Model inversion attacks (MIAs) intend to create synthetic images that reflect the characteristics of a specific class from a model's training data. For face recognition, the target model is trained to classify the identities of a set of people. An adversary without specific knowledge about the identities but with access to the trained model then tries to create synthetic facial images that share characteristic features with the targeted identities, such as gender, eye color, and facial shape. More intuitively, the adversary can be interpreted as a phantom sketch artist who aims to reconstruct faces based on the knowledge extracted from a target model.

# Changelog
- **January 18, 2024** Updated repository to add the code of ICLR paper "Be Careful What You Smooth For". The update includes support for label smoothing training, the knowledge extraction score, and various code improvements.
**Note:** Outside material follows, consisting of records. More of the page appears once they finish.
File: config.mk
export PLATFORM = sky130hd
export DESIGN_NAME = bf_cell
export DESIGN_NICKNAME = d
export VERILOG_FILES = /design/src/hdl/bf_cell.sv
export SDC_FILE = /design/constraint.sdc
export NUM_CORES = 1
export LEC_CHECK = 0
export BUFFER_PORTS_ARGS = -buffer_cell sky130_fd_sc_hd__buf_4
export CAP_MARGIN = 20
export CORE_ASPECT_RATIO = 0.6
export CORE_MARGIN = 1.5
export CORE_UTILIZATION = 35
export DETAILED_ROUTE_END_ITERATION = 10
export GPL_ROUTABILITY_DRIVEN = 1
export RECOVER_POWER = 100
export SETUP_SLACK_MARGIN = 0.02
export SLEW_MARGIN = 20
export SYNTH_ARGS = -nofsm -noshare
export SYNTH_HDL_FRONTEND = slang
export SYNTH_SLANG_ARGS = --single-unit
File: constraint.sdc
create_clock -name aclk -period 2.9 [get_ports aclk]
set_input_delay 0.145 -clock aclk [delete_from_list [all_inputs] [get_ports aclk]]
set_output_delay 0.145 -clock aclk [all_outputs]
set_load 0.1 [all_outputs]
We also added pre-trained weights of the ResNet-152 classifiers used in the paper.
- **October 12, 2023** Updated PyTorch version to 2.0 to improve speed and add support for additional features.
- **July 20, 2022** Added GPU memory requirements.
- **July 18, 2022** Updated BibTex with proceeding information.
- **June 22, 2022** We added a release containing the code and model weights used to perform the attacks and evaluation in our ICML paper. See the [default_attacking_local.yaml](configs/attacking/default_attacking_local.yaml) file on how to use local weight files. To use your own models, you need to extend [classifier.py](models/classifier.py) and, if necessary, [attack_config_parser.py](/utils/attack_config_parser.py) accordingly.

# Setup and Run Attacks

## GPU Memory Requirements
To provide a reference point for the GPU memory needed to perform the attacks, we measured the memory consumption for attacks against a ResNet-18 model trained on images with size 224x224. The memory consumption mainly depends on the batch size (BS), the target model size, and the StyleGAN2 model size. For our paper, we used V100-SXM3-32GB-H GPUs, but GPUs with smaller memory sizes are also sufficient.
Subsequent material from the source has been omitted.